News -- Publication on acute COVID-19 severity and long-term cognitive function
News
I am pleased to share our new study published in BMC Medicine, pooling data from five general-population cohorts across Estonia, Iceland, Norway and Sweden (n = 153,841, of whom 20.4% had a confirmed SARS-CoV-2 infection) to ask whether persistent cognitive complaints after COVID-19 track with the severity of the acute illness.
The headline finding is that a COVID-19 diagnosis on its own was not strongly associated with self-reported cognitive impairment — but acute severity was. Participants who had been bedridden for seven days or more during the acute phase had a prevalence ratio of 2.59 (95% CI 1.55–4.33) for impaired cognitive function compared with never-infected controls, with a smaller elevation among those bedridden 1–6 days. Longitudinal within-person analyses confirmed a pre- to post-infection decline in cognitive function among the infected, up to 32 months after diagnosis.
These results add to a growing body of work — including our previous studies from the Norwegian COVID-19 Cohort — suggesting that the cognitive sequelae of COVID-19 are real, persistent, and concentrated among those with more severe acute illness.
The paper is published in BMC Medicine.
Abstract
Background: Cognitive dysfunction (“brain fog”) is a commonly reported post-COVID-19 symptom. Leveraging data from five general population cohorts across four European countries (Estonia, Iceland, Norway, and Sweden), we assessed long-term prevalence of impaired subjective cognitive function among individuals diagnosed with COVID-19 by acute illness severity.

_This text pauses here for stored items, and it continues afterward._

[config.mk]
export PLATFORM = sky130hd
export DESIGN_NAME = div_iter_unit_flat
export DESIGN_NICKNAME = d
export VERILOG_FILES = /design/src/rtl/div_iter_unit_if.sv /design/src/rtl/div_iter_unit.sv /design/src/flat_wrapper.sv
export SDC_FILE = /design/constraint.sdc
export NUM_CORES = 1
export LEC_CHECK = 0
export BUFFER_PORTS_ARGS = -buffer_cell sky130_fd_sc_hd__buf_2
export CAP_MARGIN = 10
export CORE_ASPECT_RATIO = 0.5
export CORE_MARGIN = 2
export CORE_UTILIZATION = 55
export DETAILED_ROUTE_END_ITERATION = 8
export GPL_ROUTABILITY_DRIVEN = 0
export GPL_TIMING_DRIVEN = 1
export MAX_ROUTING_LAYER = met4
export PLACE_DENSITY = 0.75
export SETUP_SLACK_MARGIN = 0.02
export SLEW_MARGIN = 25
export SYNTH_ARGS = -nofsm -noshare
export SYNTH_HDL_FRONTEND = slang
export SYNTH_SLANG_ARGS = --single-unit
[constraint.sdc]
create_clock -name clk -period 11.6 [get_ports clk]
set_input_delay 2.32 -clock clk [delete_from_list [all_inputs] [get_ports clk]]
set_output_delay 2.32 -clock clk [all_outputs]
set_load 0.01 [all_outputs]
[src/rtl/div_iter_unit_if.sv]
// Handshake between the EX-stage ALU (master) and the iterative divider (slave).
interface div_iter_unit_if #(
    parameter int DATA_W = 32
);
    logic                  div_start;
    logic                  div_sign;
    logic [DATA_W-1:0]     a;
    logic [DATA_W-1:0]     b;
    logic                  div_ready;
    logic [2*DATA_W-1:0]   div_result;
    logic                  div_busy;

    modport master (
        output div_start, div_sign, a, b,
        input  div_ready, div_result, div_busy
    );

    modport slave (
        input  div_start, div_sign, a, b,
        output div_ready, div_result, div_busy
    );
endinterface

[src/rtl/div_iter_unit.sv]
// Multi-cycle radix-2 restoring divider, signed/unsigned, result {rem, quo}.
// Divides magnitudes and fixes signs on the final step (C truncation).
// Optional feature macro: DIV_EARLY_OUT_EN -- finish in one cycle when
// |a| < |b|, skipping the iteration.
module div_iter_unit #(
    parameter int DATA_W = 32,
    parameter int CNT_W  = 6
) (
    input  logic             clk,
    input  logic             rst,
    div_iter_unit_if.slave   bus
);

    typedef enum logic [1:0] {S_IDLE, S_BUSY, S_DONE} state_t;

    state_t                r_state;
    logic [CNT_W-1:0]      r_cnt;
    logic [DATA_W-1:0]     r_rem;
    logic [DATA_W-1:0]     r_quo;   // holds the dividend; quotient bits shift in from the LSB
    logic [DATA_W-1:0]     r_div;
    logic                  r_qneg;
    logic                  r_rneg;
    logic                  r_ready;
    logic                  r_busy;
    logic [2*DATA_W-1:0]   r_result;

    logic                  w_a_neg;
    logic                  w_b_neg;
    logic [DATA_W-1:0]     w_a_abs;
    logic [DATA_W-1:0]     w_b_abs;
    logic [DATA_W:0]       w_rem_sh;
    logic [DATA_W:0]       w_trial;
    logic [DATA_W-1:0]     w_rem_nxt;
    logic [DATA_W-1:0]     w_quo_nxt;
    logic [DATA_W-1:0]     w_rem_fix;
    logic [DATA_W-1:0]     w_quo_fix;
    logic                  w_last;

    // Operand magnitudes, one restoring step, and the final sign fix-up.
    always_comb begin
        w_a_neg   = bus.div_sign & bus.a[DATA_W-1];
        w_b_neg   = bus.div_sign & bus.b[DATA_W-1];
        w_a_abs   = w_a_neg ? ({DATA_W{1'b0}} - bus.a) : bus.a;
        w_b_abs   = w_b_neg ? ({DATA_W{1'b0}} - bus.b) : bus.b;
        // Shifted remainder needs one extra bit: it can reach 2*divisor-1.
        w_rem_sh  = {r_rem, r_quo[DATA_W-1]};
        w_trial   = w_rem_sh - {1'b0, r_div};
        w_rem_nxt = w_trial[DATA_W] ? w_rem_sh[DATA_W-1:0] : w_trial[DATA_W-1:0];
        w_quo_nxt = {r_quo[DATA_W-2:0], ~w_trial[DATA_W]};
        w_quo_fix = r_qneg ? ({DATA_W{1'b0}} - w_quo_nxt) : w_quo_nxt;
        w_rem_fix = r_rneg ? ({DATA_W{1'b0}} - w_rem_nxt) : w_rem_nxt;
        w_last    = (r_cnt == CNT_W'(DATA_W - 1));
    end

    // Control FSM and datapath registers; ready/busy/result are registered.
    always_ff @(posedge clk or negedge rst) begin
        if (!rst) begin
            r_state  <= S_IDLE;
            r_cnt    <= '0;
            r_rem    <= '0;
            r_quo    <= '0;
            r_div    <= '0;
            r_qneg   <= 1'b0;
            r_rneg   <= 1'b0;
            r_ready  <= 1'b0;
            r_busy   <= 1'b0;
            r_result <= '0;
        end else begin
            case (r_state)
                S_IDLE: begin
                    r_ready <= 1'b0;
                    if (bus.div_start) begin
                        r_rem  <= '0;
                        r_quo  <= w_a_abs;
                        r_div  <= w_b_abs;
                        r_qneg <= bus.div_sign & (bus.a[DATA_W-1] ^ bus.b[DATA_W-1]);
                        r_rneg <= w_a_neg;
                        r_cnt  <= '0;
                        r_busy <= 1'b1;
                        if (bus.b == '0) begin
                            // Divide by zero: all-ones quotient, raw dividend as remainder.
                            r_result <= {bus.a, {DATA_W{1'b1}}};
                            r_ready  <= 1'b1;
                            r_state  <= S_DONE;
                        end
`ifdef DIV_EARLY_OUT_EN
                        else if (w_a_abs < w_b_abs) begin
                            r_result <= {bus.a, {DATA_W{1'b0}}};
                            r_ready  <= 1'b1;
                            r_state  <= S_DONE;
                        end
`endif
                        else begin
                            r_state <= S_BUSY;
                        end
                    end
                end
                S_BUSY: begin
                    if (!bus.div_start) begin
                        // ALU withdrew the request: abort silently, result untouched.
                        r_busy  <= 1'b0;
                        r_state <= S_IDLE;
                    end else begin
                        r_rem <= w_rem_nxt;
                        r_quo <= w_quo_nxt;
                        r_cnt <= r_cnt + 1'b1;
                        if (w_last) begin
                            r_result <= {w_rem_fix, w_quo_fix};
                            r_ready  <= 1'b1;
                            r_state  <= S_DONE;
                        end
                    end
                end
                S_DONE: begin
                    // Start may still be high here; it is ignored until IDLE.
                    r_ready <= 1'b0;
                    r_busy  <= 1'b0;
                    r_state <= S_IDLE;
                end
                default: begin
                    r_ready <= 1'b0;
                    r_busy  <= 1'b0;
                    r_state <= S_IDLE;
                end
            endcase
        end
    end

    assign bus.div_ready  = r_ready;
    assign bus.div_busy   = r_busy;
    assign bus.div_result = r_result;

endmodule

[src/flat_wrapper.sv]
// flat-port wrapper written by rule: the top's interface ports become plain ports
module div_iter_unit_flat 
#(
    parameter int DATA_W = 32,
    parameter int CNT_W  = 6
)
  (clk, rst, bus_div_start, bus_div_sign, bus_a, bus_b, bus_div_ready, bus_div_result, bus_div_busy);
  div_iter_unit_if #(.DATA_W(DATA_W)) bus_i ();
  input  logic clk;
  input  logic rst;
  input wire logic [$bits(bus_i.div_start)-1:0] bus_div_start;
  input wire logic [$bits(bus_i.div_sign)-1:0] bus_div_sign;
  input wire logic [$bits(bus_i.a)-1:0] bus_a;
  input wire logic [$bits(bus_i.b)-1:0] bus_b;
  output wire logic [$bits(bus_i.div_ready)-1:0] bus_div_ready;
  output wire logic [$bits(bus_i.div_result)-1:0] bus_div_result;
  output wire logic [$bits(bus_i.div_busy)-1:0] bus_div_busy;
  assign bus_i.div_start = bus_div_start;
  assign bus_i.div_sign = bus_div_sign;
  assign bus_i.a = bus_a;
  assign bus_i.b = bus_b;
  assign bus_div_ready = bus_i.div_ready;
  assign bus_div_result = bus_i.div_result;
  assign bus_div_busy = bus_i.div_busy;
  div_iter_unit #(.DATA_W(DATA_W), .CNT_W(CNT_W)) u_core (.clk(clk), .rst(rst), .bus(bus_i));
endmodule
==> impl_metrics.json, run 1 <==
{
  "grt_overflow": 0,
  "worstPathRequired_ps": 11990,
  "clk_pin_slew_ps": 80,
  "crit_chain": "buf_2 -> inv_1 -> ha_1 -> or3b_2 -> nor3_1 -> and2_1 -> nand2_1 -> nor3_1 -> a311oi_1 -> or2_1 -> inv_2 -> buf_4 -> nand2_1 -> nor2_1 -> mux2i_1 -> nand3_1",
  "layout_commonest_cell": "nand2_1",
  "dr_total_vias": 11800,
  "die_y_um": 110,
  "syn_area_sq_mm": 0.0123,
  "setup_viol": 0,
  "yosysSeqAreaShare_pct": 35.1,
  "async_flop_share_pct": 100,
  "dieArea_sq_mm": 0.0236,
  "io_pins": 134,
  "cts_tree": "yes",
  "yosys-top-cells-area": "dfrtp_1 35%, a21oi_1 6.9%, o21ai_0 6.0%",
  "crit_type": "primary input to register",
  "io_buffers": 133,
  "htree_num_levels": 4,
  "num_antenna_cells": 0,
  "worstMarginPinSlew_ps": 983,
  "worstPathArrival_ps": 6760,
  "synth_area_leader_cell": "dfrtp_1",
  "rsz0062_at_grt": "false",
  "area_delta_synth_final_pct": 10.9,
  "synthCells": 1536,
  "cellLeakagePower_nw": 5.86,
  "grt_pass1_wl_um": 57400,
  "nFillCells": 1944,
  "ant_nets": 0,
  "syn_nets": 1642,
  "cap_violations": 0,
  "hp-class": "register to register",
  "drive_above_1_share_pct": 13.5,
  "start_util_pct": 56.4,
  "firstDrtPassIters": 6,
  "clock-sinks": 172,
  "avgSynthCellArea_sq_um": 7.99,
  "period_share_pct": 54.9,
  "hold_viol": 0,
  "cts_buffers": 17,
  "hold_buffers": 0,
  "yosys_warnings": 0,
  "layout_common_cells": "182 x nand2_1, 175 x nor2_1, 172 x dfrtp_1, 170 x a21oi_1, 146 x o21ai_0",
  "row_count": 38,
  "drc": 0,
  "crit_fanout": 87,
  "cts.path.max_buffers": 2,
  "fp.coreArea_sq_mm": 0.0218,
  "max-slew-margin-rel_pct": 34.3,
  "first_global_vias": 10700,
  "vdd_drop_max_v": 0.000115,
  "start_kind": "primary input",
  "synth_edf_count": 0,
  "cpMaxStageDelayCell": "buf_4",
  "final_max_slew_viol_count": 0,
  "dieWidth_um": 215,
  "cp-end-kind": "register",
  "ctsResizeCount": 0,
  "clock_skew_ps": 15.7,
  "clkLatencyLatePin_ps": 450,
  "setup-tns-final_ps": 0,
  "grt_max_degree": 106,
  "synth_cell_types": 81,
  "cellPowerDensity_mw_per_mm2": 174,
  "final_net_count": 1718,
  "antenna_found_initial": 0,
  "track_usage_pct": 31.9,
  "yosysTopAreaCellShare_pct": 35.1,
  "viasPerCell": 6.15,
  "dp_hpwl_um": 26800,
  "clockRootBuffer": "clkbuf_16",
  "postCtsSetupRepairBufs": 0,
  "cp_slowest_stage_delay_ps": 640,
  "fmax_ghz": 0.157,
  "ys_ff_latch": 172,
  "path_buf_inv": 4,
  "first_iter_violations": 1692,
  "status": "completed",
  "hold_slack_ps": 484,
  "drt-total-wl_um": 36300,
  "synth_ff_type": "dfrtp_1",
  "final.min_clock_period_ps": 6370,
  "critPathTopFamily": "simple AND/OR/NAND/NOR gates",
  "wl_per_cell_um": 18.9
}
==> metrics by stage <==
step,util (%),power (W),setup WS (ps),instances,instance area [sq um]
2_1_floorplan,-,0.00149,6520,1536,12300
3_3_place_gp,59.8,0.00177,5090,1892,13000
3_5_place_dp,59.8,0.00180,4830,1892,13000
4_1_cts,62.4,0.00236,5290,1924,13600
5_1_grt,62.5,0.00252,4870,1925,13600
6_report,62.5,0.00237,5230,1925,13600
==> final timing paths <==
check / start / end / slack, ps / depth (start not counted)
worst max-delay path: bus_b[0] / u_core.bus.div_result[62] / 5230 / 16
worst min-delay path: u_core.bus.div_result[34] / u_core.bus.div_result[34] / 480 / 1
worst max register to register: u_core.r_quo[31] / u_core.bus.div_result[58] / 5640 / 22
worst min register to register: u_core.bus.div_result[34] / u_core.bus.div_result[34] / 480 / 1
max in group asynchronous: rst / u_core.r_rem[11] / 8250 / 3
min in group asynchronous: rst / u_core.r_div[28] / 1740 / 1
==> kinds of logic after synthesis <==
| family | Yosys count | share of synthesized area [%] |
|---|---|---|
| simple gates | 532 | 20.1 |
| compound gates | 489 | 24.1 |
| flops | 172 | 35.1 |
| buf+inv | 141 | 4.77 |
| xor+xnor | 131 | 9.35 |
| fa+ha+maj | 38 | 3.94 |
| mux | 33 | 2.73 |
==> synthesized netlist by cell type (6+ instances only) <==
library cell / number
a21o_1: 11
xor2_1: 68
and2_1: 11
nor3_1: 33
dfrtp_1: 172
o21bai_1: 6
a21oi_2: 6
nand2_1: 182
xnor2_1: 63
a21boi_0: 7
a22o_1: 6
nand2b_1: 12
nor4_1: 23
inv_1: 53
clkbuf_1: 57
nand3_1: 16
o31ai_1: 24
ha_1: 37
nor2_1: 177
a21oi_1: 170
or3_1: 20
a211oi_1: 9
o21ai_1: 9
or4_1: 6
buf_2: 21
o21ai_0: 146
a31oi_1: 35
and3_1: 10
o41ai_1: 13
mux2i_1: 29
==> flip-flops by register name (all words and copies together) (netlist names) <==
register               flops
u_core.bus.div_busy        1
u_core.r_qneg              1
u_core.bus.div_ready       1
u_core.r_div              32
u_core.bus.div_result     64
u_core.r_rneg              1
u_core.r_rem              32
u_core.r_cnt               6
u_core.r_quo              32
u_core.r_state             2
==> worst register-to-register path, stage by stage, from the launching register on <==
cell,delay (ps)
dfrtp_1,410
inv_1,130
ha_1,180
inv_1,50
fa_1,440
a211oi_2,300
o211ai_2,160
nand3_2,130
a21oi_2,100
o21a_4,310
nor2_8,560
inv_2,240
a21oi_1,410
ha_1,320
inv_1,80
nor3_1,300
nand2_1,90
a211oi_1,260
a41oi_1,160
a2111o_1,550
o31ai_1,320
xnor2_1,210
a21oi_1,110
==> power breakdown <==
group | internal (W) | switching, W
combinational | 0.000347 | 0.000542
clock | 0.000283 | 0.000274
sequential | 0.000773 | 0.000150
total | 0.00140 | 0.000965
==> layer usage <==
metal	share of wire, %	wire length [um]	up-vias	GRT usage, %
met5	0	0	-	-
met4	2.2	786	0	11.0
met3	8.5	3070	59	5.56
met2	43	15600	525	47.0
met1	46	16800	5646	44.6
li1	-	-	5614	-
==> final cells by class <==
class | count | area (sq um) | area share (%)
multi-input cells | 1223 | 7400 | 54.4
flip-flops and latches | 172 | 4300 | 31.6
repair buffers | 143 | 767 | 5.63
clock buffers | 18 | 429 | 3.15
well taps | 300 | 375 | 2.76
inverters | 55 | 206 | 1.52
clock inverters | 14 | 128 | 0.938
(Power assumes the default switching activity.)
==> run 2: changes to the inputs <==
- CORE_UTILIZATION: 55 -> 54
- PLACE_DENSITY: 0.75 -> 0.77
- clock period: 11.6 -> 5.75 ns (I/O delays scaled with it)
==> run 2 against run 1 <==
Compared with the run above:
- global-route usage up 0.19 points
- register-to-register slack worse by 4800 ps
- flip-flop and latch count unchanged
- non-clock buffer count up 6
- final cell count up 0.47%
- clock power up 110%
- core utilization down 0.32 points
- clock skew down 3.6 ps
- power up 100%
- sequential share of layout area down 0.11 points
- first-iteration DRC count down 20%
- hold slack better by 32 ps
- largest power group unchanged
==> impl_metrics.json, run 2 (synthesized netlist as in run 1, its figures left out) <==
{
  "status": "completed",
  "area_delta_synth_final_pct": 11.3,
  "drive_above_1_share_pct": 13.9,
  "clock-sinks": 172,
  "hold_viol": 0,
  "final_max_slew_viol_count": 0,
  "cp-end-kind": "register",
  "ant_nets": 0,
  "p_comb_share_pct": 37.3,
  "vdd_drop_max_v": 0.000214,
  "clk_pin_slew_ps": 80,
  "layout_commonest_cell": "nand2_1",
  "io_buffers": 133,
  "largest_reg_flops": 64,
  "setup-tns-final_ps": 0,
  "cts_tree": "yes",
  "clkLatencyLatePin_ps": 450,
  "htree_num_levels": 4,
  "grt_overflow": 0,
  "ctsResizeCount": 0,
  "final_net_count": 1724,
  "row_count": 38,
  "fp.coreArea_sq_mm": 0.0220,
  "rsz0062_at_grt": "false",
  "dr_total_vias": 11900,
  "die_y_um": 111,
  "cts.path.max_buffers": 2,
  "drt-total-wl_um": 37100,
  "dieWidth_um": 217,
  "final.min_clock_period_ps": 4950,
  "io_pins": 134,
  "first_global_vias": 11000,
  "cellPowerDensity_mw_per_mm2": 353,
  "crit_fanout": 11,
  "drc": 0,
  "worstPathRequired_ps": 6080,
  "start_kind": "register",
  "dieArea_sq_mm": 0.0240,
  "worstPathArrival_ps": 5280,
  "viasPerCell": 6.14,
  "final-instance-count-excl-fill": 1934,
  "clockRootBuffer": "clkbuf_16",
  "cap_violations": 0,
  "wl_per_cell_um": 19.2,
  "placedCellCount": 1899,
  "hold_buffers": 0,
  "p_switching_w": 0.00197,
  "p_sw_share_pct": 40.9,
  "antenna_found_initial": 3,
  "fmax_ghz": 0.202,
  "internal_power_w": 0.00285,
  "grt_pass1_wl_um": 59600,
  "layout_common_cells": "182 x nand2_1, 176 x nor2_1, 172 x dfrtp_1, 170 x a21oi_1, 146 x o21ai_0",
  "power.share.sequential_pct": 38.7,
  "crit_type": "register to register",
  "clkPwrFrac_pct": 24.0,
  "cts_buffers": 17,
  "setup_viol": 0,
  "period_share_pct": 86.0,
  "clock_skew_ps": 12.1,
  "nFillCells": 1969,
  "worst-r2r-setup-slack_ps": 800,
  "firstDrtPassIters": 6,
  "max-slew-margin-rel_pct": 32.3,
  "dp_hpwl_um": 27800,
  "postCtsSetupRepairBufs": 0,
  "first_iter_violations": 1358,
  "start_util_pct": 55.9,
  "track_usage_pct": 32.1,
  "worstMarginPinSlew_ps": 1010,
  "hp-class": "register to register",
  "cellLeakagePower_nw": 5.90,
  "grt_max_degree": 103
}
[run 2: critical path: stages, from the launching register on]
cell	delay, ps
dfrtp_1	440
ha_1	530
nand2_1	190
o21ai_2	240
a211oi_2	100
o21ai_2	260
o21a_4	330
nor2_8	60
inv_2	220
mux2i_1	330
ha_1	260
inv_1	70
nor3_1	240
nand2_1	90
a211oi_1	220
a41oi_1	140
a2111o_1	520
o31ai_1	330
xnor2_1	150
a21oi_1	80
[run 2: routing by layer]
metal	global-route usage (%)	part of all wire [%]	vias up
li1	-	-	5612
met1	45.3	45	5564
met2	45.9	43	601
met3	6.03	9.2	89
met4	11.3	2.7	0
met5	-	0	-
[run 2: worst paths after layout]
check | from | end | depth (start not counted)
max in group asynchronous | rst | u_core.r_quo[21] | 2
max reg2reg | u_core.r_rem[18] | u_core.bus.div_result[58] | 19
min | u_core.r_cnt[2] | u_core.r_cnt[2] | 1
min in group asynchronous | rst | u_core.r_div[30] | 1
max | u_core.r_rem[18] | u_core.bus.div_result[58] | 19
min reg2reg | u_core.r_cnt[2] | u_core.r_cnt[2] | 1
[run 2: power by group through the flow]
stage	clock network [W]	registers, W	logic, W
2_1_floorplan	0	0.00189	0.00112
3_3_place_gp	0	0.00187	0.00173
3_5_place_dp	0	0.00188	0.00178
4_1_cts	0.00116	0.00186	0.00179
5_1_grt	0.00121	0.00191	0.00199
6_report	0.00116	0.00187	0.00180
[run 2: cell type report]
| class | count | area, sq um | share of cell area, % |
|---|---|---|---|
| clock buffer | 18 | 439 | 3.21 |
| timing repair buffer | 149 | 792 | 5.80 |
| sequential | 172 | 4300 | 31.5 |
| inverter | 55 | 206 | 1.51 |
| multi-input combinational | 1223 | 7400 | 54.2 |
| tap | 300 | 375 | 2.75 |
| clock inverter | 14 | 136 | 0.998 |
| antenna | 3 | 7.51 | 0.0550 |
[run 2: through the flow]
stage | cell area (sq um) | worst slack (ps) | total power [W] | hold WS [ps] | util (%)
global route | 13700 | 351 | 0.00512 | 540 | 62.2
detailed placement | 13100 | 812 | 0.00366 | 493 | 59.5
global placement | 13100 | 1050 | 0.00360 | 480 | 59.5
floorplan | 12300 | 939 | 0.00301 | 469 | -
finish | 13700 | 804 | 0.00483 | 516 | 62.2
CTS | 13700 | 891 | 0.00481 | 510 | 62.2
==> run 3: changes to the inputs <==
- CORE_ASPECT_RATIO: 0.5 -> 0.75
- TNS_END_PERCENT: default -> 5
==> run 3 against run 2 <==
Compared with the run above:
- critical path depth is the same
- final cell count shrank 0.36%
- global-route usage grew 0.55 points
- fmax shrank 2.8%
- combinational power grew 2%
- sequential power is essentially flat
- final area grew 0.10%
- power grew 0.20%
- largest cell class unchanged
- highest routed layer unchanged
==> impl_metrics.json, run 3 (synthesized netlist as in run 1, its figures left out) <==
{
  "postCtsSetupRepairBufs": 0,
  "cellLeakagePower_nw": 5.91,
  "start_util_pct": 55.4,
  "setup-tns-final_ps": 0,
  "cp-end-kind": "register",
  "rsz0062_at_grt": "false",
  "io_pins": 134,
  "first_iter_violations": 1359,
  "ant_nets": 0,
  "hold_buffers": 0,
  "layout_commonest_cell": "nand2_1",
  "die_y_um": 135,
  "drc": 0,
  "hp-start": "u_core.bus.div_result[34]",
  "hp-class": "register to register",
  "p_switching_w": 0.00199,
  "dr_total_vias": 11900,
  "wl_per_cell_um": 19.3,
  "worstPathRequired_ps": 6060,
  "largest_reg_flops": 64,
  "setup_viol": 0,
  "final_net_count": 1727,
  "drt-total-wl_um": 37300,
  "htree_num_levels": 4,
  "reg2reg_from": "u_core.r_rem[17]",
  "antenna_found_initial": 0,
  "fmax_ghz": 0.196,
  "cts_tree": "yes",
  "grt_pass1_wl_um": 59200,
  "grt_overflow": 0,
  "crit_fanout": 15,
  "nFillCells": 1954,
  "cts_buffers": 17,
  "dieArea_sq_mm": 0.0240,
  "p_comb_share_pct": 38.0,
  "status": "completed",
  "start_kind": "register",
  "row_count": 47,
  "area_delta_synth_final_pct": 11.4,
  "worst-r2r-setup-slack_ps": 660,
  "cts.path.max_buffers": 2,
  "max-slew-margin-rel_pct": 34.3,
  "io_buffers": 133,
  "first_global_vias": 11000,
  "post-route-util_pct": 61.7,
  "clk_pin_slew_ps": 70,
  "fp.coreArea_sq_mm": 0.0222,
  "clkPwrFrac_pct": 23.7,
  "viasPerCell": 6.19,
  "clock_skew_ps": 18.8,
  "hold_viol": 0,
  "p_sw_share_pct": 41.1,
  "startpoint": "u_core.r_rem[17]",
  "clock-sinks": 172,
  "track_usage_pct": 32.6,
  "grt_max_degree": 103,
  "crit_type": "register to register",
  "final_max_slew_viol_count": 0,
  "worstPathArrival_ps": 5400,
  "power.share.sequential_pct": 38.3,
  "vdd_drop_max_v": 0.000205,
  "drive_above_1_share_pct": 14.0,
  "ctsResizeCount": 0,
  "layout_common_cells": "181 x nand2_1, 177 x nor2_1, 172 x dfrtp_1, 170 x a21oi_1, 146 x o21ai_0",
  "cap_violations": 0,
  "worstMarginPinSlew_ps": 985,
  "internal_power_w": 0.00285,
  "dp_hpwl_um": 27300,
  "period_share_pct": 88.5,
  "clockRootBuffer": "clkbuf_16",
  "num_antenna_cells": 0,
  "dieWidth_um": 178,
  "firstDrtPassIters": 5,
  "clkLatencyLatePin_ps": 450,
  "cellPowerDensity_mw_per_mm2": 354,
  "final.min_clock_period_ps": 5090
}
-- run 3: cell count changes in the layout (fill, tap and decap cells not counted), moves of 2 or more --
cell / change
inv_6: -5
clkinv_4: +3
buf_4: +2
inv_8: +2
diode_2: -3
-- run 3: stage by stage --
step / setup slack (ps) / power, W / cells / hold slack (ps) / cell area, sq um
3_3_place_gp: 924 / 0.00361 / 1896 / 464 / 13100
3_5_place_dp: 809 / 0.00366 / 1896 / 461 / 13100
6_report: 659 / 0.00484 / 1927 / 501 / 13700
4_1_cts: 788 / 0.00481 / 1927 / 492 / 13700
5_1_grt: 315 / 0.00514 / 1927 / 504 / 13700
2_1_floorplan: 939 / 0.00301 / 1536 / 469 / 12300
-- run 3: layout make-up --
cell class	instances	area, sq um	share of cell area (%)
repair buffers	152	827	6.05
clock buffers	17	425	3.11
well taps	294	368	2.69
clock inverters	14	144	1.05
multi-input cells	1223	7400	54.1
inverters	55	206	1.51
flip-flops and latches	172	4300	31.5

Methods: The included cohorts consisted of adult participants recruited from March 2020 and followed with self-report measures of cognitive function and past COVID-19 infection (except one cohort with consisting of clinically confirmed COVID-19 cases) through February 2023. In a cross-sectional analysis we contrasted the prevalence of impaired cognitive function among individuals with and without a COVID-19 diagnosis, overall and by illness severity up to 32 months post-diagnosis. We adjusted for age, gender, education, relationship status, binge drinking, body-mass index, previous psychiatric diagnosis, number of chronic medical conditions, and response period. In a longitudinal analysis, we assessed potential changes in cognitive function scores before and after COVID-19 diagnosis.
Results: The study population consisted of 153 841 participants (71% women), with 31 359 (20.4%) reporting a positive COVID-19 test. Overall, a COVID-19 diagnosis was not statistically significantly associated with increased prevalence ratio (PR) of impaired cognitive function (PR 1.30 [95% CI: 0.98–1.71]). Individuals bedridden due to COVID-19 for 1–6 days (PR 1.38 [95% CI 0.96–1.99]) or ≥7 days (2.59 [1.55–4.33]) had higher prevalence of impaired cognitive function compared to those never diagnosed, while individuals never bedridden had a lower prevalence to those never diagnosed with COVID-19 (0.89 [0.80–1.00]). These findings were corroborated in the longitudinal analysis where a pre- to post diagnosis decline in cognitive function was observed among individuals bedridden due to COVID-19 (p<0.0001).
Conclusions: The data indicates that a severe COVID-19 acute illness course is associated with impaired cognitive function up to 18-32 months after COVID-19 diagnosis.